Declaração do Conselho dos Direitos Humanos do Ministério dos Negócios Estrangeiros na sequência da reunião conjunta com a organização Bring Kids Back UA: “Regresso, reabilitação e reintegração das crianças ucranianas afectadas pela agressão russa”
Declaração do Conselho para os Direitos Humanos, a Igualdade de Género e a Diversidade do Ministério dos Negócios Estrangeiros da Ucrânia na sequência da reunião conjunta com a organização Bring Kids Back UA sobre “Regresso, reabilitação e reintegração das crianças ucranianas afectadas pela agressão russa”
Nós, os participantes na reunião do Conselho para os Direitos Humanos, a Igualdade de Género e a Diversidade do Ministério dos Negócios Estrangeiros da Ucrânia, representantes das autoridades estatais, das organizações internacionais, do corpo diplomático, da sociedade civil e da comunidade de peritos, declaramos:
- O regresso das crianças ilegalmente deportadas ou transferidas à força pela Federação Russa é uma prioridade absoluta dos esforços diplomáticos, jurídicos e humanitários da Ucrânia e dos seus parceiros internacionais. Trata-se de uma questão crucial para a promoção e a proteção dos direitos das crianças, bem como para a dignidade, a justiça e o futuro da nação.

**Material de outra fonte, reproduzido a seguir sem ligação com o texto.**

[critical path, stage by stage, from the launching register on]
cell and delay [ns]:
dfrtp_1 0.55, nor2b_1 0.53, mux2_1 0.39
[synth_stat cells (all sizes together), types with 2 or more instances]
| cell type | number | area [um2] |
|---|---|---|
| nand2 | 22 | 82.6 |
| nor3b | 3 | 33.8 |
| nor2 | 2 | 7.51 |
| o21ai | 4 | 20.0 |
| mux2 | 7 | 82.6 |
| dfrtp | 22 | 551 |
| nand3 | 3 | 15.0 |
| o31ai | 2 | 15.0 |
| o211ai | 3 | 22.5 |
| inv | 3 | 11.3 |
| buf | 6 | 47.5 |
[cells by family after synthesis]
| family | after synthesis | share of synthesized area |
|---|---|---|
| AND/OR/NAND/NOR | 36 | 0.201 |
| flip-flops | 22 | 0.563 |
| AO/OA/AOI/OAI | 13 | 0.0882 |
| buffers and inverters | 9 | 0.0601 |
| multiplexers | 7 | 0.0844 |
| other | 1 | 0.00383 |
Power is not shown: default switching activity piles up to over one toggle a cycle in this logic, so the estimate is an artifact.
==> src/rtl/data_reg_bank_pkg.sv <==
// rtl/data_reg_bank_pkg.sv - shared constants and state encoding for the data register bank
package data_reg_bank_pkg;

   localparam int BANK_DEPTH = 10;
   localparam int BANK_WIDTH = 32;
   localparam int BANK_AW    = 4;

   typedef enum logic {
      ST_IDLE   = 1'b0,
      ST_STREAM = 1'b1
   } state_t;

endpackage

==> src/rtl/mod_counter.sv <==
// rtl/mod_counter.sv - loadable modulo counter, exposes the wrapped next value
module mod_counter #(
   parameter int W   = 4,
   parameter int MOD = 10
) (
   input  logic         clk,
   input  logic         rst_n,
   input  logic         load,
   input  logic [W-1:0] load_val,
   input  logic         en,
   output logic [W-1:0] q,
   output logic [W-1:0] nxt
);

   // Wrap at MOD-1 so the value never enters the unused codes above the modulus
   assign nxt = (q == W'(MOD - 1)) ? '0 : q + 1'b1;

   always_ff @(posedge clk or negedge rst_n) begin
      if (!rst_n) begin
         q <= '0;
      end else if (load) begin
         q <= load_val;
      end else if (en) begin
         q <= nxt;
      end
   end

endmodule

- Sobre as violações do direito humanitário internacional - em particular, da Convenção IV de Genebra - incluindo a deportação, a deslocação forçada, a russificação forçada e a adoção de crianças ucranianas por cidadãos russos, e apela à comunidade internacional para que aumente a pressão sobre a Rússia para garantir o regresso imediato das crianças ucranianas.
- O apoio completo à iniciativa do Presidente da Ucrânia “Bring Kids Back UA” e as actividades da Coligação Internacional para o Regresso das Crianças Ucranianas como instrumentos de cooperação intergovernamental e multilateral e de sensibilização, de aumento da pressão diplomática sobre o estado-agressor para que devolva as crianças ucranianas.

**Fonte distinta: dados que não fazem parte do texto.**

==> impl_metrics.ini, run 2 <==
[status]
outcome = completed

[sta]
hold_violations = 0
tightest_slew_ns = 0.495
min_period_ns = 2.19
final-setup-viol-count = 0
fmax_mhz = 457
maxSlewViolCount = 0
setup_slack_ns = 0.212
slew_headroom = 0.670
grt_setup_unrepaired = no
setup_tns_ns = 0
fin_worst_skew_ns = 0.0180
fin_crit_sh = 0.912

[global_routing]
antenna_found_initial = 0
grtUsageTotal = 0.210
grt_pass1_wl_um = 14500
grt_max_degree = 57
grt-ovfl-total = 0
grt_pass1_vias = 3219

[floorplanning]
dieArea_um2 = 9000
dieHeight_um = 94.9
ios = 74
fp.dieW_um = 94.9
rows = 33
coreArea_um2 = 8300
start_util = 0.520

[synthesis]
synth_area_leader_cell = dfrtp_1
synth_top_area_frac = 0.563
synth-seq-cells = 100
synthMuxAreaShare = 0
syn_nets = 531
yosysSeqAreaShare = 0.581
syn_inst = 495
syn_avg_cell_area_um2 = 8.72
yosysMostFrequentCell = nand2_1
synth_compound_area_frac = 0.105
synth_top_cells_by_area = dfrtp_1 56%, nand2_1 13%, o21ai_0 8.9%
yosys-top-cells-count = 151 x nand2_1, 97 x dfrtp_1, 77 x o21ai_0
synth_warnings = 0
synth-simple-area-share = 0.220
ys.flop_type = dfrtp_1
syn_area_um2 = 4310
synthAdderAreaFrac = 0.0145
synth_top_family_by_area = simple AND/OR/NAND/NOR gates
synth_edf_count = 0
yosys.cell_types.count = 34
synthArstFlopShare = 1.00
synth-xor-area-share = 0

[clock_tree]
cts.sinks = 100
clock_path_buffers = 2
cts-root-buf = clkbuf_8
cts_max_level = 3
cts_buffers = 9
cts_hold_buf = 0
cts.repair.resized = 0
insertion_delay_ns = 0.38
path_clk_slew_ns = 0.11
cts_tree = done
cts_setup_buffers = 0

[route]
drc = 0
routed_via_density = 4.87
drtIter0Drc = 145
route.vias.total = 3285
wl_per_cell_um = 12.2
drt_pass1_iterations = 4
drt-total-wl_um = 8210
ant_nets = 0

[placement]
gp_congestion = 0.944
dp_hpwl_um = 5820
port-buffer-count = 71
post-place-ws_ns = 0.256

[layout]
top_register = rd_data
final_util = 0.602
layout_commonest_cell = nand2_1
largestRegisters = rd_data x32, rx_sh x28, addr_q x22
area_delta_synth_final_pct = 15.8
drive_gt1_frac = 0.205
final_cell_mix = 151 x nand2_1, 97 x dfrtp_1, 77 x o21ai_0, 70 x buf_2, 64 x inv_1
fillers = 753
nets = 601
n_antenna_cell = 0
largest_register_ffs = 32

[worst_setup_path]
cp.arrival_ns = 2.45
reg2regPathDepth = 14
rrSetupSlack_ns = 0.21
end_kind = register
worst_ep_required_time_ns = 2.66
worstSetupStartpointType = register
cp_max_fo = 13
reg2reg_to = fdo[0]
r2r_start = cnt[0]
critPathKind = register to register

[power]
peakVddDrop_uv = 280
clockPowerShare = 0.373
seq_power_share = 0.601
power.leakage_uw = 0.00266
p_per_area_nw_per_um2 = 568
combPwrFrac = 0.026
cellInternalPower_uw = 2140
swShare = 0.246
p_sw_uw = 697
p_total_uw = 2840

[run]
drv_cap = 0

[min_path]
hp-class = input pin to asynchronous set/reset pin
--- config.mk ---
export PLATFORM = sky130hd
export DESIGN_NAME = dcache_refill_ctrl
export DESIGN_NICKNAME = d
export VERILOG_FILES = /design/src/rtl/dcache_refill_ctrl_pkg.sv /design/src/rtl/refill_wr_stage.sv /design/src/rtl/dcache_refill_ctrl.sv
export SDC_FILE = /design/constraint.sdc
export NUM_CORES = 1
export LEC_CHECK = 0
export ABC_AREA = 1
export ABC_CLOCK_PERIOD_IN_PS = 4000
export BUFFER_PORTS_ARGS = -buffer_cell sky130_fd_sc_hd__buf_2
export CORE_ASPECT_RATIO = 0.5
export CORE_MARGIN = 4
export CORE_UTILIZATION = 42
export DETAILED_ROUTE_END_ITERATION = 6
export HOLD_SLACK_MARGIN = 0.15
export PLACE_DENSITY = 0.73
export SYNTH_ARGS = -nofsm -noshare
export SYNTH_HDL_FRONTEND = slang
export SYNTH_SLANG_ARGS = --single-unit
--- constraint.sdc ---
create_clock -name clk -period 4 [get_ports clk]
set_input_delay 0.8 -clock clk [delete_from_list [all_inputs] [get_ports clk]]
set_output_delay 0.8 -clock clk [all_outputs]
set_load 0.05 [all_outputs]
--- src/rtl/dcache_refill_ctrl_pkg.sv ---
// Shared constants and types for the L1 data-cache line-refill engine.
// Address split is {tag, index, offset}; one line is four 32-bit words.
package dcache_refill_ctrl_pkg;

  localparam int IDX_W      = 5;
  localparam int TAG_W      = 23;
  localparam int OFF_W      = 4;
  localparam int LINE_WORDS = 4;

  localparam logic [1:0] BURST_INCR = 2'b01;
  localparam logic [2:0] SIZE_4B    = 3'b010;
  localparam logic [1:0] RESP_OKAY  = 2'b00;

  typedef enum logic [1:0] {
    ST_IDLE = 2'd0,
    ST_AR   = 2'd1,
    ST_R    = 2'd2,
    ST_FIN  = 2'd3
  } refill_state_e;

  // Active-low byte enables: the four bytes of word k are cleared.
  function automatic logic [15:0] word_web(input logic [1:0] k);
    word_web = ~(16'h000F << {k, 2'b00});
  endfunction

endpackage
[src/rtl/mips_defs.sv]
// Shared MIPS encodings for the multi-cycle control unit: opcodes, funcs,
// ALU/NPC/mux selects, FSM states and the decoder's instruction classes.
package mips_defs;

  localparam int unsigned OP_W  = 6;
  localparam int unsigned FN_W  = 6;
  localparam int unsigned SEL_W = 2;

  localparam logic [OP_W-1:0] OP_RTYPE = 6'h00;
  localparam logic [OP_W-1:0] OP_J     = 6'h02;
  localparam logic [OP_W-1:0] OP_JAL   = 6'h03;
  localparam logic [OP_W-1:0] OP_BEQ   = 6'h04;
  localparam logic [OP_W-1:0] OP_ORI   = 6'h0D;
  localparam logic [OP_W-1:0] OP_LUI   = 6'h0F;
  localparam logic [OP_W-1:0] OP_LW    = 6'h23;
  localparam logic [OP_W-1:0] OP_SW    = 6'h2B;

  localparam logic [FN_W-1:0] FN_NOP  = 6'h00;
  localparam logic [FN_W-1:0] FN_JR   = 6'h08;
  localparam logic [FN_W-1:0] FN_ADDU = 6'h21;
  localparam logic [FN_W-1:0] FN_SUBU = 6'h23;

  localparam logic [SEL_W-1:0] ALU_ADD = 2'd0;
  localparam logic [SEL_W-1:0] ALU_SUB = 2'd1;
  localparam logic [SEL_W-1:0] ALU_OR  = 2'd2;
  localparam logic [SEL_W-1:0] ALU_LUI = 2'd3;

  localparam logic [SEL_W-1:0] NPC_PC4    = 2'd0;
  localparam logic [SEL_W-1:0] NPC_BRANCH = 2'd1;
  localparam logic [SEL_W-1:0] NPC_JUMP   = 2'd2;
  localparam logic [SEL_W-1:0] NPC_JR     = 2'd3;

  localparam logic [SEL_W-1:0] DST_RT = 2'd0;
  localparam logic [SEL_W-1:0] DST_RD = 2'd1;
  localparam logic [SEL_W-1:0] DST_RA = 2'd2;

  localparam logic [SEL_W-1:0] WD_ALU = 2'd0;
  localparam logic [SEL_W-1:0] WD_DM  = 2'd1;
  localparam logic [SEL_W-1:0] WD_PC4 = 2'd2;

  typedef enum logic [3:0] {
    ST_FETCH,
    ST_DECODE,
    ST_EXE,
    ST_MEM_RD,
    ST_MEM_WR,
    ST_WB,
    ST_BRANCH,
    ST_JUMP,
    ST_HALT
  } state_e;

  typedef enum logic [3:0] {
    CL_ALU,
    CL_LW,
    CL_SW,
    CL_BEQ,
    CL_J,
    CL_JAL,
    CL_JR,
    CL_NOP,
    CL_ILL
  } iclass_e;

  typedef struct packed {
    logic             alu_src;
    logic [SEL_W-1:0] alu_op;
    logic             ext_op;
  } alu_ctrl_t;

endpackage

[src/rtl/mc_ctrl_decode.sv]
// Combinational op/func classifier: instruction class, R-type flag and the
// ALU source/operation/extension settings used from EXE onward.
module mc_ctrl_decode
  import mips_defs::*;
(
  input  logic [OP_W-1:0] op_i,
  input  logic [FN_W-1:0] func_i,
  output iclass_e         iclass_o,
  output logic            rtype_o,
  output alu_ctrl_t       alu_o
);

  always_comb begin
    iclass_o = CL_ILL;
    rtype_o  = 1'b0;
    alu_o    = '0;
    case (op_i)
      OP_RTYPE: begin
        rtype_o = 1'b1;
        case (func_i)
          FN_ADDU: begin
            iclass_o      = CL_ALU;
            alu_o.alu_op  = ALU_ADD;
          end
          FN_SUBU: begin
            iclass_o      = CL_ALU;
            alu_o.alu_op  = ALU_SUB;
          end
          FN_JR:   iclass_o = CL_JR;
          FN_NOP:  iclass_o = CL_NOP;
          default: iclass_o = CL_ILL;
        endcase
      end
      OP_ORI: begin
        iclass_o      = CL_ALU;
        alu_o.alu_src = 1'b1;
        alu_o.alu_op  = ALU_OR;
      end
      OP_LUI: begin
        iclass_o      = CL_ALU;
        alu_o.alu_src = 1'b1;
        alu_o.alu_op  = ALU_LUI;
      end
      OP_LW, OP_SW: begin
        iclass_o      = (op_i == OP_LW) ? CL_LW : CL_SW;
        alu_o.alu_src = 1'b1;
        alu_o.alu_op  = ALU_ADD;
        alu_o.ext_op  = 1'b1;
      end
      OP_BEQ:  iclass_o = CL_BEQ;
      OP_J:    iclass_o = CL_J;
      OP_JAL:  iclass_o = CL_JAL;
      default: iclass_o = CL_ILL;
    endcase
  end

endmodule

[src/rtl/mc_ctrl.sv]
// Multi-cycle MIPS control FSM: sequences fetch/decode/execute/memory/writeback,
// handshakes with variable-latency memory and counts retired instructions.
module mc_ctrl
  import mips_defs::*;
#(
  parameter bit          HALT_ON_ILLEGAL = 1'b1,
  parameter int unsigned CNT_W           = 32
) (
  input  logic             clk,
  input  logic             reset,
  input  logic [OP_W-1:0]  op,
  input  logic [FN_W-1:0]  func,
  input  logic             zero,
  input  logic             mem_ready,
  output logic             imem_req,
  output logic             dmem_req,
  output logic             dmem_we,
  output logic             pc_we,
  output logic             ir_we,
  output logic             reg_we,
  output logic [SEL_W-1:0] reg_dst,
  output logic [SEL_W-1:0] wd_sel,
  output logic             alu_src,
  output logic [SEL_W-1:0] alu_op,
  output logic             ext_op,
  output logic [SEL_W-1:0] npc_sel,
  output logic             halted,
  output logic [CNT_W-1:0] retired
);

  state_e           state_q, state_d;
  logic [CNT_W-1:0] retired_q, retired_d;
  logic             retire_c;
  iclass_e          iclass_c;
  logic             rtype_c;
  alu_ctrl_t        alu_c;

  mc_ctrl_decode u_decode (
    .op_i     (op),
    .func_i   (func),
    .iclass_o (iclass_c),
    .rtype_o  (rtype_c),
    .alu_o    (alu_c)
  );

  always_ff @(posedge clk or negedge reset) begin
    if (!reset) begin
      state_q   <= ST_FETCH;
      retired_q <= '0;
    end else begin
      state_q   <= state_d;
      retired_q <= retired_d;
    end
  end

  // Next-state and retirement; retire_c marks the last cycle of an instruction.
  always_comb begin
    state_d  = state_q;
    retire_c = 1'b0;
    case (state_q)
      ST_FETCH: if (mem_ready) state_d = ST_DECODE;
      ST_DECODE: begin
        case (iclass_c)
          CL_ALU, CL_LW, CL_SW: state_d = ST_EXE;
          CL_BEQ:               state_d = ST_BRANCH;
          CL_J, CL_JAL, CL_JR:  state_d = ST_JUMP;
          CL_NOP: begin
            state_d  = ST_FETCH;
            retire_c = 1'b1;
          end
          default: begin
            if (HALT_ON_ILLEGAL) begin
              state_d = ST_HALT;
            end else begin
              state_d  = ST_FETCH;
              retire_c = 1'b1;
            end
          end
        endcase
      end
      ST_EXE: begin
        case (iclass_c)
          CL_LW:   state_d = ST_MEM_RD;
          CL_SW:   state_d = ST_MEM_WR;
          default: state_d = ST_WB;
        endcase
      end
      ST_MEM_RD: if (mem_ready) state_d = ST_WB;
      ST_MEM_WR: begin
        if (mem_ready) begin
          state_d  = ST_FETCH;
          retire_c = 1'b1;
        end
      end
      ST_WB, ST_BRANCH, ST_JUMP: begin
        state_d  = ST_FETCH;
        retire_c = 1'b1;
      end
      ST_HALT: state_d = ST_HALT;
      default: state_d = ST_FETCH;
    endcase
    retired_d = retire_c ? retired_q + CNT_W'(1) : retired_q;
  end

  // Control outputs follow the current state; everything is forced low in reset.
  always_comb begin
    imem_req = 1'b0;
    dmem_req = 1'b0;
    dmem_we  = 1'b0;
    pc_we    = 1'b0;
    ir_we    = 1'b0;
    reg_we   = 1'b0;
    reg_dst  = DST_RT;
    wd_sel   = WD_ALU;
    alu_src  = 1'b0;
    alu_op   = ALU_ADD;
    ext_op   = 1'b0;
    npc_sel  = NPC_PC4;
    halted   = 1'b0;
    if (reset) begin
      case (state_q)
        ST_FETCH: begin
          imem_req = 1'b1;
          if (mem_ready) begin
            ir_we   = 1'b1;
            pc_we   = 1'b1;
            npc_sel = NPC_PC4;
          end
        end
        ST_EXE: begin
          alu_src = alu_c.alu_src;
          alu_op  = alu_c.alu_op;
          ext_op  = alu_c.ext_op;
        end
        ST_MEM_RD, ST_MEM_WR: begin
          dmem_req = 1'b1;
          dmem_we  = (state_q == ST_MEM_WR);
          alu_src  = alu_c.alu_src;
          alu_op   = alu_c.alu_op;
          ext_op   = alu_c.ext_op;
        end
        ST_WB: begin
          reg_we  = 1'b1;
          reg_dst = rtype_c ? DST_RD : DST_RT;
          wd_sel  = (iclass_c == CL_LW) ? WD_DM : WD_ALU;
          alu_src = alu_c.alu_src;
          alu_op  = alu_c.alu_op;
          ext_op  = alu_c.ext_op;
        end
        ST_BRANCH: begin
          alu_op  = ALU_SUB;
          ext_op  = 1'b1;
          pc_we   = zero;
          npc_sel = NPC_BRANCH;
        end
        ST_JUMP: begin
          pc_we   = 1'b1;
          npc_sel = (iclass_c == CL_JR) ? NPC_JR : NPC_JUMP;
          if (iclass_c == CL_JAL) begin
            reg_we  = 1'b1;
            reg_dst = DST_RA;
            wd_sel  = WD_PC4;
          end
        end
        ST_HALT: halted = 1'b1;
        default: ;
      endcase
    end
  end

  assign retired = retired_q;

endmodule

[config.mk]
export PLATFORM = sky130hd
export DESIGN_NAME = mc_ctrl
export DESIGN_NICKNAME = d
export VERILOG_FILES = /design/src/rtl/mips_defs.sv /design/src/rtl/mc_ctrl_decode.sv /design/src/rtl/mc_ctrl.sv
export SDC_FILE = /design/constraint.sdc
export NUM_CORES = 1
export LEC_CHECK = 0
export ABC_AREA = 1
export ABC_CLOCK_PERIOD_IN_PS = 1840
export BUFFER_PORTS_ARGS = -buffer_cell sky130_fd_sc_hd__buf_2
export CAP_MARGIN = 40
export CORE_UTILIZATION = 30
export CTS_CLUSTER_DIAMETER = 30
export DETAILED_ROUTE_END_ITERATION = 12
export PLACE_DENSITY = 0.56
export SLEW_MARGIN = 10
export SYNTH_ARGS = -nofsm -noshare
export SYNTH_HDL_FRONTEND = slang
export SYNTH_SLANG_ARGS = --single-unit
[constraint.sdc]
create_clock -name clk -period 1.84 [get_ports clk]
set_input_delay 0.368 -clock clk [delete_from_list [all_inputs] [get_ports clk]]
set_output_delay 0.368 -clock clk [all_outputs]
set_load 0.005 [all_outputs]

- Que o interesse superior da criança é a primeira prioridade em todos os nossos esforços.
- Que a sensibilidade às questões de género e a consideração das necessidades especiais das crianças de diferentes idades e origens devem ser integradas em todas as políticas e actividades de reabilitação e reintegração.

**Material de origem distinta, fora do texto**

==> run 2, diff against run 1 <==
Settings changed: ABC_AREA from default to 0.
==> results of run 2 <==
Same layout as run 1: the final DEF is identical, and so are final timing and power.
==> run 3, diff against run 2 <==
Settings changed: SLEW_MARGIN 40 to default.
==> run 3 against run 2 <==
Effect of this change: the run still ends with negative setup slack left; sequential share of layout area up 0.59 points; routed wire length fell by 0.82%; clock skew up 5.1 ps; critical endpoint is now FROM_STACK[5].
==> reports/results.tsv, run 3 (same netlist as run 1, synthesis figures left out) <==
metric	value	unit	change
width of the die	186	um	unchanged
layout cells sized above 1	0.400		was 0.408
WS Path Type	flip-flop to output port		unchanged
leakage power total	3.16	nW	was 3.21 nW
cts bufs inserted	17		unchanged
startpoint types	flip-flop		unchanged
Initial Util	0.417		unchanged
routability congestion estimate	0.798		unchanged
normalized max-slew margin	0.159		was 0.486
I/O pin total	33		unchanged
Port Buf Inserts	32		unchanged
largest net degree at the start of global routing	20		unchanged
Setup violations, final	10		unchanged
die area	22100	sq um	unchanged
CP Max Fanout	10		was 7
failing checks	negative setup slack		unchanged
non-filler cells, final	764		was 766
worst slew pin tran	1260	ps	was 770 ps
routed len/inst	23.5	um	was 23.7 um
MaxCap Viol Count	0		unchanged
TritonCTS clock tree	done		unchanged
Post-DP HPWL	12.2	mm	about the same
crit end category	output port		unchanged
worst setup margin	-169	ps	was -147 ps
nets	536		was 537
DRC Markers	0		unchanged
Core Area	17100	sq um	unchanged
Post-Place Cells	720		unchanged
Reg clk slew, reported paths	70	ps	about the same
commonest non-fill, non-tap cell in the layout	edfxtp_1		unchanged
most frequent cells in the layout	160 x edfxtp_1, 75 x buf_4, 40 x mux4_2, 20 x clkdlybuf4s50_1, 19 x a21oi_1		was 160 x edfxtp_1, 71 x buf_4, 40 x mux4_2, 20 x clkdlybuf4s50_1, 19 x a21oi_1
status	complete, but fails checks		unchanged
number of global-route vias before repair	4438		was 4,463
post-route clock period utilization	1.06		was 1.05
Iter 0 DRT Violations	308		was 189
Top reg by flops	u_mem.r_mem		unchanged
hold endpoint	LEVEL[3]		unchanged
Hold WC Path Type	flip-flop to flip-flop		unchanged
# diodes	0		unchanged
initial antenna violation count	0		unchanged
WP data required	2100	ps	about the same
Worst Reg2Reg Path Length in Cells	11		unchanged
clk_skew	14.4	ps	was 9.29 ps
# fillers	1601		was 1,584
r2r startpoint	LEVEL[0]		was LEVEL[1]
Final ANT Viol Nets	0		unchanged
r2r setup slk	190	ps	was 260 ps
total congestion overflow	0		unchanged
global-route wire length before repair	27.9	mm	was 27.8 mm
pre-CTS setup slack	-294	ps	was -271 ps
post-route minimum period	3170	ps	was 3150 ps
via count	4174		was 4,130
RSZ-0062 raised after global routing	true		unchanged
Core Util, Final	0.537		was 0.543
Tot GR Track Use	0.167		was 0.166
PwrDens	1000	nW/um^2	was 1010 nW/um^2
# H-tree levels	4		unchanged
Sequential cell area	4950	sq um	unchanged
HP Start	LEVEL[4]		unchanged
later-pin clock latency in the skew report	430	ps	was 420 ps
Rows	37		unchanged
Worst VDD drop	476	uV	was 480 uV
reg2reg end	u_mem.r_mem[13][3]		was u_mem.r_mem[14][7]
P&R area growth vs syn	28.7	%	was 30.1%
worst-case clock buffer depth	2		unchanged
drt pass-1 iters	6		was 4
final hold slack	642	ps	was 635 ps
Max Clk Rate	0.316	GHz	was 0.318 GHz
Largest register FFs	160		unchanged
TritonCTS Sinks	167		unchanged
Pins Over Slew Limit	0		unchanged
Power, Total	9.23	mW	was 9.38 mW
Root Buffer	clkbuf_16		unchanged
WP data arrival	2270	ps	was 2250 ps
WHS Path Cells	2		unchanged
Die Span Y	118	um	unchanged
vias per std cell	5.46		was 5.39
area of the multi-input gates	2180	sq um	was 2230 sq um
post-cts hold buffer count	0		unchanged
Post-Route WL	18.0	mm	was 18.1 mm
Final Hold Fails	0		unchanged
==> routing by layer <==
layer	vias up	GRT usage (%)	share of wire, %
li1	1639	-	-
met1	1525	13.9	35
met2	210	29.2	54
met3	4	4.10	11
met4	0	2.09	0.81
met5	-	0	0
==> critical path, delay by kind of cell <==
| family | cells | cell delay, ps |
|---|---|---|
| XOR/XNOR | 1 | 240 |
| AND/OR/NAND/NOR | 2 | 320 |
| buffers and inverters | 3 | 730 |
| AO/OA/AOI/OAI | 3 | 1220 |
$ cat config.mk
export PLATFORM = sky130hd
export DESIGN_NAME = hazard_unit
export DESIGN_NICKNAME = d
export VERILOG_FILES = /design/src/rtl/pipe_pkg.sv /design/src/rtl/sat_counter.sv /design/src/rtl/hazard_unit.sv
export SDC_FILE = /design/constraint.sdc
export NUM_CORES = 1
export LEC_CHECK = 0
export CAP_MARGIN = 20
export CORE_ASPECT_RATIO = 2
export CORE_MARGIN = 3
export CORE_UTILIZATION = 50
export CTS_CLUSTER_DIAMETER = 100
export DETAILED_ROUTE_END_ITERATION = 8
export PLACE_DENSITY = 0.93
export SYNTH_ARGS = -nofsm -noshare
export SYNTH_HDL_FRONTEND = slang
export SYNTH_HIERARCHICAL = 1
export SYNTH_SLANG_ARGS = --single-unit
$ cat constraint.sdc
create_clock -name clk -period 3.4 [get_ports clk]
set_clock_uncertainty 0.2 [all_clocks]
set_input_delay 0.34 -clock clk [delete_from_list [all_inputs] [get_ports clk]]
set_output_delay 0.34 -clock clk [all_outputs]
set_load 0.01 [all_outputs]
$ cat src/rtl/pipe_pkg.sv
// Shared pipeline types: hazard FSM states, MemtoReg encodings
// and the hazard control bundle driven into the pipeline registers.
package pipe_pkg;

    typedef enum logic [0:0] {
        RUN      = 1'b0,
        MDU_WAIT = 1'b1
    } hz_state_e;

    localparam logic [1:0] MEMTOREG_ALU  = 2'b00;
    localparam logic [1:0] MEMTOREG_LOAD = 2'b01;
    localparam logic [1:0] MEMTOREG_PC   = 2'b10;

    typedef struct packed {
        logic pc_wr;
        logic ifid_wr;
        logic ifid_flush;
        logic idex_wr;
        logic idex_flush;
        logic exmem_bubble;
    } hz_ctrl_t;

    localparam hz_ctrl_t HZ_IDLE = '{
        pc_wr:        1'b1,
        ifid_wr:      1'b1,
        ifid_flush:   1'b0,
        idex_wr:      1'b1,
        idex_flush:   1'b0,
        exmem_bubble: 1'b0
    };

endpackage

- A importância de levar a cabo acções de informação e de sensibilização do público, apoiando campanhas destinadas a combater a desinformação russa no mundo, em especial para contrariar as tentativas de justificar o rapto de crianças ucranianas.
- O apelo aos parceiros internacionais para que continuem a divulgar esta questão nas principais plataformas internacionais (ONU, Conselho da Europa, OSCE, etc.).
- O apoio aos esforços da Missão de Observação dos Direitos Humanos das Nações Unidas, da Comissão Internacional Independente de Inquérito das Nações Unidas para investigar crimes relacionados com a agressão russa e dos serviços de aplicação da lei da Ucrânia para documentar os crimes, a fim de continuar a perseguir os responsáveis pela deslocação forçada e deportação de crianças, bem como para estabelecer mecanismos de reparação e indemnização das vítimas.
- Expressamos a nossa gratidão aos nossos parceiros internacionais - a ONU, a UNICEF, o Conselho da Europa e os países parceiros - que apoiam os esforços da Ucrânia para proteger os direitos das crianças.
Estamos unidos na nossa convicção de que a proteção dos direitos das crianças ucranianas deve permanecer no topo da agenda internacional até que todos os cidadãos ucranianos sejam totalmente libertados do controlo do estado-agressor, regressem em segurança a casa e sejam assegurados todos os direitos garantidos pela Convenção das Nações Unidas sobre os Direitos da Criança.
O regresso das crianças não é apenas uma obrigação humanitária. É um ato de justiça.
Estamos convencidos de que só através do respeito pelos direitos de cada criança é possível construir uma paz justa, a confiança e o respeito pela dignidade humana.